The researchers used 3D printing and other methods to make the organ structures from cell types found in native human tissue. The organ types were chosen based on susceptibility to drug toxicity – i.e., heart and livers – and for being a point of entry for toxic elements – i.e., lungs.
The organoids were placed in a sealed, monitored system that includes a real-time camera. They were kept alive by a nutrient-filled liquid that circulates through the system and that was also used to introduce potential drugs into the system.
In testing the organoids with toxic drugs and mitigating treatments to ensure similarity to their human counterparts, the researchers found that the individual organoids accurately reflected the responses seen in human patients. However, even more important than how an individual organ responds to drugs, say the researchers, is how the body as a whole responds, as drugs often have unexpected toxic effects in tissues not directly targeted.

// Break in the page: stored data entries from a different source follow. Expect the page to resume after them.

$ cat config.mk
export PLATFORM = sky130hd
export DESIGN_NAME = psubsb_seq
export DESIGN_NICKNAME = d
export VERILOG_FILES = /design/src/rtl/psubsb_seq.sv
export SDC_FILE = /design/constraint.sdc
export NUM_CORES = 1
export LEC_CHECK = 0
export ABC_AREA = 1
export ABC_CLOCK_PERIOD_IN_PS = 3500
export CAP_MARGIN = 20
export CORE_UTILIZATION = 65
export CTS_BUF_LIST = sky130_fd_sc_hd__clkbuf_8
export CTS_CLUSTER_DIAMETER = 60
export DETAILED_ROUTE_END_ITERATION = 10
export DONT_BUFFER_PORTS = 1
export PLACE_DENSITY = 0.91
export SLEW_MARGIN = 20
export SYNTH_ARGS = -nofsm -noshare
export SYNTH_HDL_FRONTEND = slang
export SYNTH_SLANG_ARGS = --single-unit
$ cat constraint.sdc
create_clock -name clk -period 3.5 [get_ports clk]
set_input_delay 0.525 -clock clk [delete_from_list [all_inputs] [get_ports clk]]
set_output_delay 0.525 -clock clk [all_outputs]
set_load 0.02 [all_outputs]
$ cat src/rtl/psubsb_seq.sv
// Sequential packed saturating subtractor: one signed 4-bit lane per clock, lane 0 first.
// Define PSUBSB_ADD_EN to add an op input selecting packed saturating add (op=1) or subtract (op=0).
module psubsb_seq #(
    parameter int unsigned NUM_LANES = 4
) (
    input  logic                     clk,
    input  logic                     rst_n,
    input  logic                     in_valid,
    output logic                     in_ready,
`ifdef PSUBSB_ADD_EN
    input  logic                     op,
`endif
    input  logic [4*NUM_LANES-1:0]   A,
    input  logic [4*NUM_LANES-1:0]   B,
    output logic                     out_valid,
    input  logic                     out_ready,
    output logic [4*NUM_LANES-1:0]   RES,
    output logic [NUM_LANES-1:0]     ovfl_lanes
);

    localparam int unsigned DATA_W = 4 * NUM_LANES;
    localparam int unsigned LANE_W = (NUM_LANES > 1) ? $clog2(NUM_LANES) : 1;
    localparam logic [LANE_W-1:0] LAST_LANE = LANE_W'(NUM_LANES - 1);

    typedef enum logic [1:0] {
        IDLE = 2'd0,
        CALC = 2'd1,
        DONE = 2'd2
    } state_t;

    state_t              state_q, state_nxt;
    logic [LANE_W-1:0]   lane_q, lane_nxt;
    logic [DATA_W-1:0]   a_q, a_nxt;
    logic [DATA_W-1:0]   b_q, b_nxt;
    logic [DATA_W-1:0]   res_q, res_nxt;
    logic [NUM_LANES-1:0] ovfl_q, ovfl_nxt;
    logic                in_ready_q, in_ready_nxt;
    logic                out_valid_q, out_valid_nxt;
    logic                add_q, add_nxt;

    logic [3:0]          lane_a, lane_b;
    logic [4:0]          lane_sum;
    logic [3:0]          lane_sat;
    logic                lane_clamp;

`ifdef PSUBSB_ADD_EN
    logic add_in;
    assign add_in = op;
`else
    logic add_in;
    assign add_in = 1'b0;
`endif

    // Per-lane datapath: 5-bit exact result, then clamp to the signed 4-bit range.
    always_comb begin
        lane_a     = a_q[lane_q*4 +: 4];
        lane_b     = b_q[lane_q*4 +: 4];
        lane_sum   = '0;
        lane_sat   = '0;
        lane_clamp = 1'b0;
        if (add_q) begin
            lane_sum = {lane_a[3], lane_a} + {lane_b[3], lane_b};
        end else begin
            lane_sum = {lane_a[3], lane_a} - {lane_b[3], lane_b};
        end
        // Bits [4:3] disagree only when the value left the range -8..7.
        if (!lane_sum[4] && lane_sum[3]) begin
            lane_sat   = 4'h7;
            lane_clamp = 1'b1;
        end else if (lane_sum[4] && !lane_sum[3]) begin
            lane_sat   = 4'h8;
            lane_clamp = 1'b1;
        end else begin
            lane_sat   = lane_sum[3:0];
        end
    end

    // Next-state and next-output logic.
    always_comb begin
        state_nxt     = state_q;
        lane_nxt      = lane_q;
        a_nxt         = a_q;
        b_nxt         = b_q;
        add_nxt       = add_q;
        res_nxt       = res_q;
        ovfl_nxt      = ovfl_q;
        in_ready_nxt  = 1'b0;
        out_valid_nxt = 1'b0;

        case (state_q)
            IDLE: begin
                if (in_valid) begin
                    a_nxt     = A;
                    b_nxt     = B;
                    add_nxt   = add_in;
                    res_nxt   = '0;
                    ovfl_nxt  = '0;
                    lane_nxt  = '0;
                    state_nxt = CALC;
                end
            end
            CALC: begin
                res_nxt[lane_q*4 +: 4] = lane_sat;
                ovfl_nxt[lane_q]       = lane_clamp;
                lane_nxt               = LANE_W'(lane_q + 1'b1);
                if (lane_q == LAST_LANE) begin
                    lane_nxt  = '0;
                    state_nxt = DONE;
                end
            end
            DONE: begin
                if (out_ready) begin
                    state_nxt = IDLE;
                end
            end
            default: begin
                state_nxt = IDLE;
            end
        endcase

        in_ready_nxt  = (state_nxt == IDLE);
        out_valid_nxt = (state_nxt == DONE);
    end

    // State and output registers with synchronous active-low reset.
    always_ff @(posedge clk) begin
        if (!rst_n) begin
            state_q     <= IDLE;
            lane_q      <= '0;
            a_q         <= '0;
            b_q         <= '0;
            add_q       <= 1'b0;
            res_q       <= '0;
            ovfl_q      <= '0;
            in_ready_q  <= 1'b1;
            out_valid_q <= 1'b0;
        end else begin
            state_q     <= state_nxt;
            lane_q      <= lane_nxt;
            a_q         <= a_nxt;
            b_q         <= b_nxt;
            add_q       <= add_nxt;
            res_q       <= res_nxt;
            ovfl_q      <= ovfl_nxt;
            in_ready_q  <= in_ready_nxt;
            out_valid_q <= out_valid_nxt;
        end
    end

    assign in_ready   = in_ready_q;
    assign out_valid  = out_valid_q;
    assign RES        = res_q;
    assign ovfl_lanes = ovfl_q;

endmodule

# After elaboration in Yosys (flattened, before gate mapping)
# Index checks and enable logic that the tools add are counted.
# op_classes
n_addsub,3
reduce_logical,10
n_lt_le_gt_ge,2
n_eq_ne,5
n_shift,4
n_mux,19
# ops
op,count
4-bit negator with 34-bit output,1
"4-bit by 34-bit variable shift with 16-bit output, first input constant",1
4-bit by 34-bit variable part select with 16-bit output,1
16-bit one-hot mux with 2 select lines,1
16-bit by 5-bit variable part select with 4-bit output,2
16-bit bitwise mux,1
16-bit two-way mux,1
4-bit two-way mux,3
2-bit two-way mux,5
4-bit one-hot mux with 2 select lines,1
"2-bit == test, second input constant",3
2-bit one-hot mux with 3 select lines,1
4-bit by 4-bit subtractor with 5-bit output,1
4-bit bitwise mux,1
2-bit zero test,2
2-bit one-hot mux with 2 select lines,1
2-bit AND reduction,2
1-bit logical AND,3
"2-bit by 3-bit less-than comparator with 1-bit output, second input constant",1
1-bit two-way mux,3
"2-bit by 1-bit adder with 2-bit output, second input constant",1
1-bit demux with 2-bit select,1
"2-bit by 1-bit == test with 1-bit output, second input constant",1
"2-bit by 1-bit >= comparator with 1-bit output, second input constant",1
other kinds (3),4
# word_totals
input_bits,36
out_inout_bits,22
elab_cells,51
regBits,58

# Longest topological paths before layout
# depth
ltp_word,9
depth_mapped,18

# Least setup slack after synthesis
# Ideal clock, no wire load.
# synth_timing
path_type,reg-to-reg
start,register lane_q[0]
end,register res_q[4] (netlist: RES[4])
setup_ns,0.070
stages_incl_launch_ff,16
path_buffers,1
arrival_time_ns,2.603
required_time_ns,3.430
setup_slack_ns,0.826
path_cell_list,dfxtp_1 -> buf_2 -> nand2_1 -> a32o_1 -> ha_1 -> fa_1 -> inv_1 -> nand2_1 -> nand3_1 -> nand2_1 -> ha_1 -> o21ai_0 -> nand2_1 -> nor2_1 -> nand2_1 -> a21oi_1
# synth_via
elab_chain_len,9
# synth_rtl
item,line_no,source
from (decl),32,"logic [LANE_W-1:0] lane_q, lane_nxt;"
from (signal assigned),139,lane_q <= lane_nxt;
16-bit by 5-bit variable part select with 4-bit output (on tied branches),"56, 57",
4-bit by 4-bit subtractor with 5-bit output,64,"lane_sum = {lane_a[3], lane_a} - {lane_b[3], lane_b};"
1-bit zero test,70,end else if (lane_sum[4] && !lane_sum[3]) begin
1-bit logical AND,70,
4-bit two-way mux,70,
4-bit two-way mux,67,if (!lane_sum[4] && lane_sum[3]) begin
4-bit by 34-bit variable part select with 16-bit output,103,res_nxt[lane_q*4 +: 4] = lane_sat;
16-bit bitwise mux *,103,
16-bit one-hot mux with 2 select lines *,90,case (state_q)
to (signal assigned),143,res_q <= res_nxt;
to (decl),35,"logic [DATA_W-1:0] res_q, res_nxt;"
# Mark *: on every way between the ends. The rest lies on a longest branch, timed or not.
# A chain may end at the register's enable or synchronous reset.

# Final worst setup path
# layout_timing
start,register lane_q[1]
end,register res_q[5] (netlist: RES[5])
# Same word-level chain as after synthesis.

==> results.sh <==
export IMPL_ys_ff_latch=58
export IMPL_crit_path_end_kind="register"
export IMPL_drv_cap=0
export IMPL_cp_data_arrival_time_ps=3320
export IMPL_tns_ps=0
export IMPL_post_place_cells=380
export IMPL_cp_required_ps=3760
export IMPL_root_buffer="clkbuf_8"
export IMPL_critPathSlowestCell="fa_1"
export IMPL_synth_cell_area_mm2=0.00261
export IMPL_final_layout_size_suffix_gt1_share_pct=7.78
export IMPL_area_growth_pct=5.27
export IMPL_drt_initial_drc_count=126
export IMPL_fin_skew_ps=3.79
export IMPL_viasPerCell=5.51
export IMPL_antenna_cells=0
export IMPL_critical_path_buf_inv_count=2
export IMPL_vias=2175
export IMPL_p_comb_share_pct=20.6
export IMPL_antenna_found_initial=0
export IMPL_yosysMostFrequentCell="nor2_1"
export IMPL_post_cts_repair_setup_buffers=0
export IMPL_avgSynthCellArea_um2=7.53
export IMPL_sw_frac_of_total_pct=31.9
export IMPL_clock_latency_ps=340
export IMPL_timing_final_crit_share_pct=87.3
export IMPL_die_h_um=65.4
export IMPL_num_rows=22
export IMPL_grt_pass1_wl_mm=8.59
export IMPL_cp_start_kind="register"
export IMPL_cp_top_family="adder cells"
export IMPL_syn_instance_count=347
export IMPL_drc=0
export IMPL_crit_path_max_fanout=15
export IMPL_cts_buffers_inserted=9
export IMPL_nets=390
export IMPL_dr_pass1_iters=5
export IMPL_ys_top_cells_by_count="nor2_1, dfxtp_1, nand2_1"
export IMPL_p_per_area_mw_per_mm2=561
export IMPL_yosysTopAreaCellShare_pct=44.4
export IMPL_hpwlAfterDp_mm=3.71
export IMPL_slew_headroom_pct=56.0
export IMPL_power_internal_w=0.00105
export IMPL_clk_path_buf_depth=2
export IMPL_grt_util_all_layers_pct=27.0
export IMPL_ys_top_cells_by_area="dfxtp_1, nor2_1, o21ai_0, nand2_1, a21oi_1"
export IMPL_synth_edf_count=0
export IMPL_cpMostUsedCell="nand2_1"
export IMPL_p_leak_nw=1.09
export IMPL_routed_wl_mm=5.21
export IMPL_coreArea_mm2=0.00377
export IMPL_ir_drop_mv=0.420
export IMPL_crit_chain="inv_1, a21oi_1, a32o_1, ha_1, fa_1, inv_1, nand2_1, nand3_1, nand2_1, ha_1, o21ai_0, nand2_1, nor2_1, nand2_1, a21oi_1"
export IMPL_first_global_vias=2010
export IMPL_setup_violations=0
export IMPL_cts_resized=0
export IMPL_worst_pin_slew_ps=659
export IMPL_crit_type="reg2reg"
export IMPL_cpPeakStageDelay_ps=390
export IMPL_ant_nets=0
export IMPL_fp_dieArea_mm2=0.00428
export IMPL_wl_per_cell_um=13.2
export IMPL_die_x_um=65.4
export IMPL_rsz0062_at_grt="no"
export IMPL_h_tree_depth=3
export IMPL_grt_max_degree=38
export IMPL_clockPowerShare_pct=31.4
export IMPL_io_buffer_count=0
export IMPL_gp_congestion=0.940
export IMPL_async_flop_share_pct=0
export IMPL_slew_violations=0
export IMPL_ios=58
export IMPL_switchingPower_w=0.000493
export IMPL_post_route_util_pct=73.0
export IMPL_hold_violations=0
export IMPL_cts_tree="done"
export IMPL_yosysWarnings=0
export IMPL_period_needed_ps=3060
export IMPL_initial_core_util_pct=69.3
export IMPL_status="completed"
export IMPL_clk_pin_slew_ps=60
export IMPL_hold_class="in2reg"
export IMPL_syn_num_nets=394
export IMPL_ys_seq_area_share_pct=44.4
export IMPL_ys_types=29
export IMPL_ys_flop_type="dfxtp_1"
export IMPL_fmax_ghz=0.327
export IMPL_clock_sinks=58
export IMPL_pwr_share_seq_pct=48.0
export IMPL_synth_area_leader_cell="dfxtp_1"
export IMPL_layout_cells_non_filler=395
export IMPL_overflow=0
export IMPL_hold_buffers=0
## state kept, by name, summed over array words and instances (netlist names)
register and cells:
RES 16, a_q 16, b_q 16, ovfl_lanes 4
lane_q 2, state_q 2, in_ready 1, out_valid 1
## cell families after synthesis
family	count (synthesis)	share of synthesized area (%)
flops	58	44.4
fa+ha+maj	11	5.55
buf+inv	36	6.22
compound gates	83	18.0
xor+xnor	1	0.335
simple gates	158	25.5
## power by group through the flow
| stage | clock (W) | sequential, W | combinational, W |
|---|---|---|---|
| detailed placement | 0 | 0.000755 | 0.000314 |
| global placement | 0 | 0.000754 | 0.000302 |
| floorplan | 0 | 0.000748 | 0.000264 |
| CTS | 0.000497 | 0.000741 | 0.000315 |
| global route | 0.000521 | 0.000744 | 0.000364 |
| finish | 0.000485 | 0.000741 | 0.000318 |
## worst register-to-register path, stage by stage (launching register included)
cell and delay (ps):
dfxtp_1 360, inv_1 330, a21oi_1 80, a32o_1 220
ha_1 230, fa_1 390, inv_1 70, nand2_1 60
nand3_1 70, nand2_1 140, ha_1 260, o21ai_0 340
nand2_1 90, nor2_1 130, nand2_1 70, a21oi_1 140
## per-layer routing
| metal | part of all wire [%] | wire (µm) | vias up | GRT usage, % |
|---|---|---|---|---|
| met4 | 1.6 | 82 | 0 | 12.8 |
| li1 | - | - | 1131 | - |
| met5 | 0 | 0 | - | 0 |
| met2 | 49 | 2540 | 59 | 44.2 |
| met3 | 5.4 | 279 | 7 | 10.9 |
| met1 | 44 | 2310 | 978 | 30.4 |
## cell type report
class	count	area [µm²]
Multi-Input combinational cell	253	1290
Sequential cell	58	1160
Fill cell	313	1020
Clock buffer	9	124
Inverter	19	73.8
Tap cell	48	60.1
Clock inverter	6	27.5
Timing Repair Buffer	2	15.0
## per-stage QoR
| step | power [W] | worst slack (ps) | hold slack (ps) | instance area [µm²] |
|---|---|---|---|---|
| final | 0.00154 | 444 | 322 | 2750 |
| after global routing | 0.00163 | 119 | 305 | 2750 |
| after CTS | 0.00155 | 501 | 300 | 2750 |
| after detailed placement | 0.00107 | 525 | 478 | 2600 |
| after global placement | 0.00106 | 703 | 466 | 2600 |
| after floorplan | 0.00101 | 826 | 449 | 2610 |
## path summary, 6_finish.rpt
| kind | startpoint | to | slack (ps) | cells past startpoint |
|---|---|---|---|---|
| hold / removal | rst_n | a_q[9]$_SDFFE_PN0P_ | 320 | 2 |
| hold reg to reg | a_q[7]$_SDFFE_PN0P_ | a_q[7]$_SDFFE_PN0P_ | 490 | 2 |
| setup / recovery | lane_q[1]$_SDFFE_PN0P_ | RES[5]$_SDFFE_PN0P_ | 440 | 15 |
| setup reg to reg | lane_q[1]$_SDFFE_PN0P_ | RES[5]$_SDFFE_PN0P_ | 440 | 15 |
## layout by cell type, fill, tap and decap left out, types with 2 or more instances in the layout
cell	n
nor2_4	2
o21ai_0	42
inv_2	2
nand3_1	12
dfxtp_1	58
clkinv_2	4
nor2_1	80
inv_1	17
a32o_1	3
a21oi_1	29
clkbuf_8	9
a32oi_1	2
ha_1	10
nand4_1	4
o22ai_1	3
nand2_1	55
a21oi_4	2
buf_4	2
Note: power is estimated with default switching activity, not from simulation.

“If you screen a drug in livers only, for example, you’re never going to see a potential side effect to other organs,” says Aleks Skardal, Ph.D., assistant professor at Wake Forest Institute for Regenerative Medicine, and the lead author of a paper on the research. “By using a multi-tissue organ-on-a-chip system, you can hopefully identify toxic side effects early in the drug development process, which could save lives as well as millions of dollars.”
In testing how well the body-on-a-chip system mimics a multi-organ response, the researchers found at least one scenario where a cancer drug introduced into the system unexpectedly affected the system’s heart, where a control experiment using only the heart showed no such response. It is this type of side effect, say the researchers, that can be discovered with this system in the drug development pipeline.
“Eventually we expect to demonstrate the utility of a body-on-a-chip system containing many of the key functional organs in the human body,” says Atala. “This system has the potential for advanced drug screening and also to be used in personalized medicine – to help predict an individual patient’s response to treatment.”